Experts are predicting COVID-19 will eventually infect 40-70% of the world's population. Dr. Anthony Fauci, the infectious disease specialist that we all know well from White House's Coronavirus Task Force, thinks it may also become a cyclical disease that comes back on a seasonal basis, just like how "cold and flu season" comes around every year.

So how contagious is it, really?

To know that, you've got to understand R0. 

Infectious disease experts use a measurement called R0 (pronounced "R naught") to demonstrate how fast a disease can spread.

R0 tells you how how many people will catch a disease from one contagious person.

For example, look at measles - the R0 of measles is 12-18, meaning each person who gets measles will infect 12-18 others, so the disease can spread very fast. Measles has been called "the most contagious virus" for that reason.

Whereas the flu R0 is calculated to be about 1.3, much less. That means if one person gets the flu, that single person will infect (on average) 1.3 other people.

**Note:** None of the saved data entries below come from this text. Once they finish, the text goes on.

<file path="src/rtl/pcie_pkg.sv">
// Shared PCIe definitions: RC descriptor field positions, parser state encoding,
// completion status codes and the DWord keep helper.
package pcie_pkg;

    localparam int RC_DESC_W    = 96;
    localparam int RC_LADDR_LSB = 0;
    localparam int RC_ERRC_LSB  = 12;
    localparam int RC_BCNT_LSB  = 16;
    localparam int RC_DONE_BIT  = 30;
    localparam int RC_DWCNT_LSB = 32;
    localparam int RC_STAT_LSB  = 43;
    localparam int RC_POIS_BIT  = 46;
    localparam int RC_TAG_LSB   = 64;

    localparam logic [2:0] CPL_SC = 3'd0;
    localparam logic [2:0] CPL_UR = 3'd1;
    localparam logic [2:0] CPL_CA = 3'd4;

    typedef enum logic [1:0] {
        ST_IDLE  = 2'd0,
        ST_BODY  = 2'd1,
        ST_FLUSH = 2'd2
    } rc_state_e;

    typedef struct packed {
        logic [7:0]  tag;
        logic [11:0] lower_addr;
        logic [12:0] byte_count;
        logic [10:0] dword_count;
        logic        done;
        logic [2:0]  status;
    } rc_desc_t;

    // Keep mask for n valid DWords, saturating at a full 8-DW beat.
    function automatic logic [7:0] dw_keep(input logic [10:0] n);
        logic [7:0] k;
        if (n >= 11'd8) k = 8'hFF;
        else            k = (8'd1 << n[2:0]) - 8'd1;
        return k;
    endfunction

endpackage

</file>
<file path="src/rtl/rc_parser_if.sv">
// Bundle of the RC input stream from the PCIe IP and the completion output
// stream; slave is the parser's view, master the surrounding logic's view.
interface rc_parser_if #(
    parameter int DATA_WIDTH = 256
);
    logic [DATA_WIDTH-1:0] m_axis_rc_tdata;
    logic                  m_axis_rc_tvalid;
    logic [7:0]            m_axis_rc_tkeep;
    logic                  m_axis_rc_tlast;
    logic [74:0]           m_axis_rc_tuser;
    logic [21:0]           m_axis_rc_tready;

    logic                  cpl_valid;
    logic                  cpl_ready;
    logic [DATA_WIDTH-1:0] cpl_data;
    logic [7:0]            cpl_keep;
    logic                  cpl_sop;
    logic                  cpl_last;
    logic [7:0]            cpl_tag;
    logic [11:0]           cpl_lower_addr;
    logic [12:0]           cpl_byte_count;
    logic [10:0]           cpl_dword_count;
    logic                  cpl_done;
    logic [2:0]            cpl_status;
    logic                  cpl_err;

    modport slave (
        input  m_axis_rc_tdata, m_axis_rc_tvalid, m_axis_rc_tkeep, m_axis_rc_tlast, m_axis_rc_tuser,
        output m_axis_rc_tready,
        output cpl_valid, cpl_data, cpl_keep, cpl_sop, cpl_last, cpl_tag, cpl_lower_addr,
        output cpl_byte_count, cpl_dword_count, cpl_done, cpl_status, cpl_err,
        input  cpl_ready
    );

    modport master (
        output m_axis_rc_tdata, m_axis_rc_tvalid, m_axis_rc_tkeep, m_axis_rc_tlast, m_axis_rc_tuser,
        input  m_axis_rc_tready,
        input  cpl_valid, cpl_data, cpl_keep, cpl_sop, cpl_last, cpl_tag, cpl_lower_addr,
        input  cpl_byte_count, cpl_dword_count, cpl_done, cpl_status, cpl_err,
        output cpl_ready
    );
endinterface

</file>
<file path="src/rtl/rc_desc_decode.sv">
// Combinational slicer for the 96-bit RC completion descriptor.
module rc_desc_decode
    import pcie_pkg::*;
(
    input  logic [RC_DESC_W-1:0] desc,
    output rc_desc_t             fields,
    output logic                 err
);
    logic unused_desc;

    always_comb begin
        fields.tag         = desc[RC_TAG_LSB +: 8];
        fields.lower_addr  = desc[RC_LADDR_LSB +: 12];
        fields.byte_count  = desc[RC_BCNT_LSB +: 13];
        fields.dword_count = desc[RC_DWCNT_LSB +: 11];
        fields.done        = desc[RC_DONE_BIT];
        fields.status      = desc[RC_STAT_LSB +: 3];
        err = (desc[RC_STAT_LSB +: 3] != CPL_SC) || desc[RC_POIS_BIT] ||
              (desc[RC_ERRC_LSB +: 4] != 4'd0);
    end

    assign unused_desc = ^{desc[95:72], desc[63:47], desc[31], desc[29]};

endmodule

</file>
<file path="src/rtl/rc_parser.sv">
// RC completion parser: decodes the descriptor on SOP and re-aligns payload so
// DW0 of each completion sits at cpl_data[31:0], behind one output register.
module rc_parser
    import pcie_pkg::*;
#(
    parameter int DATA_WIDTH = 256
) (
    input  logic       clk,
    input  logic       rst,
    rc_parser_if.slave bus
);
    localparam int RESID_W = DATA_WIDTH - RC_DESC_W;

    rc_state_e             state_q, state_d;
    logic [RESID_W-1:0]    resid_q, resid_d;
    logic [10:0]           rem_dw_q, rem_dw_d;
    rc_desc_t              hdr_q, hdr_d;
    logic                  stat_err_q, stat_err_d;
    logic                  len_err_q, len_err_d;
    logic                  drop_q, drop_d;
    logic                  sop_pend_q, sop_pend_d;
    logic                  out_valid_q, out_valid_d;
    logic [DATA_WIDTH-1:0] out_data_q, out_data_d;
    logic [7:0]            out_keep_q, out_keep_d;
    logic                  out_sop_q, out_sop_d;
    logic                  out_last_q, out_last_d;
    logic                  out_err_q, out_err_d;

    rc_desc_t desc_f;
    logic     desc_err;
    logic     slot_free, in_ready, accept, tlast;
    logic     unused_sideband;

    rc_desc_decode u_decode (
        .desc   (bus.m_axis_rc_tdata[RC_DESC_W-1:0]),
        .fields (desc_f),
        .err    (desc_err)
    );

    assign slot_free = !out_valid_q || bus.cpl_ready;
    assign in_ready  = !rst && (state_q != ST_FLUSH) && slot_free;
    assign accept    = bus.m_axis_rc_tvalid && in_ready;
    assign tlast     = bus.m_axis_rc_tlast;
    assign unused_sideband = ^{bus.m_axis_rc_tkeep, bus.m_axis_rc_tuser};

    always_ff @(posedge clk or posedge rst) begin
        if (rst) begin
            state_q     <= ST_IDLE;
            resid_q     <= '0;
            rem_dw_q    <= '0;
            hdr_q       <= '0;
            stat_err_q  <= 1'b0;
            len_err_q   <= 1'b0;
            drop_q      <= 1'b0;
            sop_pend_q  <= 1'b0;
            out_valid_q <= 1'b0;
            out_data_q  <= '0;
            out_keep_q  <= '0;
            out_sop_q   <= 1'b0;
            out_last_q  <= 1'b0;
            out_err_q   <= 1'b0;
        end else begin
            state_q     <= state_d;
            resid_q     <= resid_d;
            rem_dw_q    <= rem_dw_d;
            hdr_q       <= hdr_d;
            stat_err_q  <= stat_err_d;
            len_err_q   <= len_err_d;
            drop_q      <= drop_d;
            sop_pend_q  <= sop_pend_d;
            out_valid_q <= out_valid_d;
            out_data_q  <= out_data_d;
            out_keep_q  <= out_keep_d;
            out_sop_q   <= out_sop_d;
            out_last_q  <= out_last_d;
            out_err_q   <= out_err_d;
        end
    end

    always_comb begin
        state_d = state_q;
        case (state_q)
            ST_IDLE: begin
                if (accept && !drop_q && (desc_f.dword_count > 11'd5))
                    state_d = tlast ? ST_FLUSH : ST_BODY;
            end
            ST_BODY: begin
                if (accept) begin
                    if (rem_dw_q <= 11'd8) state_d = ST_IDLE;
                    else if (tlast)        state_d = ST_FLUSH;
                end
            end
            ST_FLUSH: if (slot_free) state_d = ST_IDLE;
            default:  state_d = ST_IDLE;
        endcase
    end

    always_comb begin
        resid_d     = resid_q;
        rem_dw_d    = rem_dw_q;
        hdr_d       = hdr_q;
        stat_err_d  = stat_err_q;
        len_err_d   = len_err_q;
        drop_d      = drop_q;
        sop_pend_d  = sop_pend_q;
        out_valid_d = out_valid_q && !bus.cpl_ready;
        out_data_d  = out_data_q;
        out_keep_d  = out_keep_q;
        out_sop_d   = out_sop_q;
        out_last_d  = out_last_q;
        out_err_d   = out_err_q;
        case (state_q)
            ST_IDLE: begin
                if (accept && drop_q) begin
                    drop_d = !tlast;
                end else if (accept) begin
                    hdr_d      = desc_f;
                    stat_err_d = desc_err;
                    rem_dw_d   = desc_f.dword_count;
                    len_err_d  = 1'b0;
                    if (desc_f.dword_count <= 11'd5) begin
                        out_valid_d = 1'b1;
                        out_data_d  = {{RC_DESC_W{1'b0}}, bus.m_axis_rc_tdata[DATA_WIDTH-1:RC_DESC_W]};
                        out_keep_d  = dw_keep(desc_f.dword_count);
                        out_sop_d   = 1'b1;
                        out_last_d  = 1'b1;
                        out_err_d   = desc_err || !tlast;
                        drop_d      = !tlast;
                        sop_pend_d  = 1'b0;
                    end else begin
                        // SOP holds only 5 payload DWs: park them and emit nothing yet.
                        resid_d    = bus.m_axis_rc_tdata[DATA_WIDTH-1:RC_DESC_W];
                        sop_pend_d = 1'b1;
                        len_err_d  = tlast;
                    end
                end
            end
            ST_BODY: begin
                if (accept) begin
                    out_valid_d = 1'b1;
                    out_data_d  = {bus.m_axis_rc_tdata[RC_DESC_W-1:0], resid_q};
                    out_keep_d  = dw_keep(rem_dw_q);
                    out_sop_d   = sop_pend_q;
                    sop_pend_d  = 1'b0;
                    resid_d     = bus.m_axis_rc_tdata[DATA_WIDTH-1:RC_DESC_W];
                    rem_dw_d    = (rem_dw_q >= 11'd8) ? (rem_dw_q - 11'd8) : 11'd0;
                    if (rem_dw_q <= 11'd8) begin
                        out_last_d = 1'b1;
                        out_err_d  = stat_err_q || !tlast;
                        drop_d     = !tlast;
                    end else begin
                        out_last_d = 1'b0;
                        len_err_d  = tlast && ((rem_dw_q - 11'd8) > 11'd5);
                        out_err_d  = stat_err_q || (tlast && ((rem_dw_q - 11'd8) > 11'd5));
                    end
                end
            end
            ST_FLUSH: begin
                if (slot_free) begin
                    out_valid_d = 1'b1;
                    out_data_d  = {{RC_DESC_W{1'b0}}, resid_q};
                    out_keep_d  = dw_keep((rem_dw_q > 11'd5) ? 11'd5 : rem_dw_q);
                    out_sop_d   = sop_pend_q;
                    sop_pend_d  = 1'b0;
                    out_last_d  = 1'b1;
                    out_err_d   = stat_err_q || len_err_q;
                    rem_dw_d    = 11'd0;
                end
            end
            default: ;
        endcase
    end

    assign bus.m_axis_rc_tready = {22{in_ready}};
    assign bus.cpl_valid        = out_valid_q;
    assign bus.cpl_data         = out_data_q;
    assign bus.cpl_keep         = out_keep_q;
    assign bus.cpl_sop          = out_sop_q;
    assign bus.cpl_last         = out_last_q;
    assign bus.cpl_err          = out_err_q;
    assign bus.cpl_tag          = hdr_q.tag;
    assign bus.cpl_lower_addr   = hdr_q.lower_addr;
    assign bus.cpl_byte_count   = hdr_q.byte_count;
    assign bus.cpl_dword_count  = hdr_q.dword_count;
    assign bus.cpl_done         = hdr_q.done;
    assign bus.cpl_status       = hdr_q.status;

endmodule

</file>
<file path="src/flat_wrapper.sv">
// flat-port wrapper written by rule: the top's interface ports become plain ports
module rc_parser_flat import pcie_pkg::*;
#(
    parameter int DATA_WIDTH = 256
)
  (clk, rst, bus_m_axis_rc_tdata, bus_m_axis_rc_tvalid, bus_m_axis_rc_tkeep, bus_m_axis_rc_tlast, bus_m_axis_rc_tuser, bus_m_axis_rc_tready, bus_cpl_valid, bus_cpl_data, bus_cpl_keep, bus_cpl_sop, bus_cpl_last, bus_cpl_tag, bus_cpl_lower_addr, bus_cpl_byte_count, bus_cpl_dword_count, bus_cpl_done, bus_cpl_status, bus_cpl_err, bus_cpl_ready);
  rc_parser_if #(.DATA_WIDTH(DATA_WIDTH)) bus_i ();
  input  logic clk;
  input  logic rst;
  input wire logic [$bits(bus_i.m_axis_rc_tdata)-1:0] bus_m_axis_rc_tdata;
  input wire logic [$bits(bus_i.m_axis_rc_tvalid)-1:0] bus_m_axis_rc_tvalid;
  input wire logic [$bits(bus_i.m_axis_rc_tkeep)-1:0] bus_m_axis_rc_tkeep;
  input wire logic [$bits(bus_i.m_axis_rc_tlast)-1:0] bus_m_axis_rc_tlast;
  input wire logic [$bits(bus_i.m_axis_rc_tuser)-1:0] bus_m_axis_rc_tuser;
  output wire logic [$bits(bus_i.m_axis_rc_tready)-1:0] bus_m_axis_rc_tready;
  output wire logic [$bits(bus_i.cpl_valid)-1:0] bus_cpl_valid;
  output wire logic [$bits(bus_i.cpl_data)-1:0] bus_cpl_data;
  output wire logic [$bits(bus_i.cpl_keep)-1:0] bus_cpl_keep;
  output wire logic [$bits(bus_i.cpl_sop)-1:0] bus_cpl_sop;
  output wire logic [$bits(bus_i.cpl_last)-1:0] bus_cpl_last;
  output wire logic [$bits(bus_i.cpl_tag)-1:0] bus_cpl_tag;
  output wire logic [$bits(bus_i.cpl_lower_addr)-1:0] bus_cpl_lower_addr;
  output wire logic [$bits(bus_i.cpl_byte_count)-1:0] bus_cpl_byte_count;
  output wire logic [$bits(bus_i.cpl_dword_count)-1:0] bus_cpl_dword_count;
  output wire logic [$bits(bus_i.cpl_done)-1:0] bus_cpl_done;
  output wire logic [$bits(bus_i.cpl_status)-1:0] bus_cpl_status;
  output wire logic [$bits(bus_i.cpl_err)-1:0] bus_cpl_err;
  input wire logic [$bits(bus_i.cpl_ready)-1:0] bus_cpl_ready;
  assign bus_i.m_axis_rc_tdata = bus_m_axis_rc_tdata;
  assign bus_i.m_axis_rc_tvalid = bus_m_axis_rc_tvalid;
  assign bus_i.m_axis_rc_tkeep = bus_m_axis_rc_tkeep;
  assign bus_i.m_axis_rc_tlast = bus_m_axis_rc_tlast;
  assign bus_i.m_axis_rc_tuser = bus_m_axis_rc_tuser;
  assign bus_m_axis_rc_tready = bus_i.m_axis_rc_tready;
  assign bus_cpl_valid = bus_i.cpl_valid;
  assign bus_cpl_data = bus_i.cpl_data;
  assign bus_cpl_keep = bus_i.cpl_keep;
  assign bus_cpl_sop = bus_i.cpl_sop;
  assign bus_cpl_last = bus_i.cpl_last;
  assign bus_cpl_tag = bus_i.cpl_tag;
  assign bus_cpl_lower_addr = bus_i.cpl_lower_addr;
  assign bus_cpl_byte_count = bus_i.cpl_byte_count;
  assign bus_cpl_dword_count = bus_i.cpl_dword_count;
  assign bus_cpl_done = bus_i.cpl_done;
  assign bus_cpl_status = bus_i.cpl_status;
  assign bus_cpl_err = bus_i.cpl_err;
  assign bus_i.cpl_ready = bus_cpl_ready;
  rc_parser #(.DATA_WIDTH(DATA_WIDTH)) u_core (.clk(clk), .rst(rst), .bus(bus_i));
endmodule
</file>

Estimates for COVID-19 put the R0 at around 2-3, but the range starts as low as 1.5 and goes all the way up to 6.68. Only time will tell as researchers monitor the number of cases.

 

WHO'S MOST AT RISK?

While most of us can heal from COVID-19 without requiring any medical help, there are people who are at risk and may need to be hospitalized.

The most vulnerable to COVID-19...

  • Have chronic respiratory problems like cystic fibrosis or COPD
  • Have cancer
  • Will be receiving an organ donation

Other susceptible people are...

  • Over the age of 60
  • With a chronic health condition including diabetes, heart disease, obesity, kidney, disease, liver disease, and lung disease
  • With an autoimmune condition
  • With a neurological condition like Parkinson's or Alzheimer's
  • Taking immune-suppressing medications
  • With nutritional depletion
  • Smokers

For the full list regarding who's most susceptible - go here.

Note: With regard to the list above, hemochromatosis is NOT itself considered a chronic health condition, however it can be the cause of certain chronic health conditions.

 

WHAT'S THE RECENT RESEARCH SHOWING US?

MEN VS. WOMEN

We're starting to learn more about how the virus affects different groups of people - studies from China show that COVID-19 kills more men than women. This makes sense, as women historically have had a stronger immune response to diseases like this.

 

YOUNG VS. OLD

And while people over the age of 60 have a significantly higher risk of dying, nearly 40% of the people hospitalized from the virus are under 55, and younger people are being affected MORE than was originally predicted.

 

CYTOKINE STORMS

One reason why people in the "at-risk" group get dangerously sick is because of cytokine storms. NPR writes, "Cytokine molecules summon various immune cells to swoop in and attack an infection. Normally they turn on only briefly, then shut off when help arrives. But when a storm occurs, they keep sending the alarm long after it's needed." Essentially, a cytokine storm is the immune system overreacting to the virus, which actually causes people (even young and otherwise healthy people) to get more sick.

 

HOW DOES COVID-19 AFFECT PEOPLE WITH HEMOCHROMATOSIS?

With all this information coming at you - it makes you wonder how YOUR BODY is going to handle COVID-19.

Stories from the news have shown us that even in people who experience a mild-to-moderate response to the virus (vs. a severe response, which requires hospitalization), personal experiences can be vastly different. Some people get sick for weeks on end, barely able to get out of bed. Others have compared it to mild jet lag. Now we're learning that half of people who have it might not get any symptoms at all.

You can't help but question what, if any, health implications there'll be for you once you're infected.

For those of us with hemochromatosis, the unknowns of COVID-19 can be nerve-racking. We're not sure how the infection could potentially affect us. It's still such a new virus that doctors and researchers haven't had time to study all the intricacies of the relationship between COVID-19 and iron.

Because the group of people with hemochromatosis is a relatively small part of the population, and it's considered to be a very manageable disorder, we might not see much research coming out about how our little community deals with COVID-19 for awhile (if ever).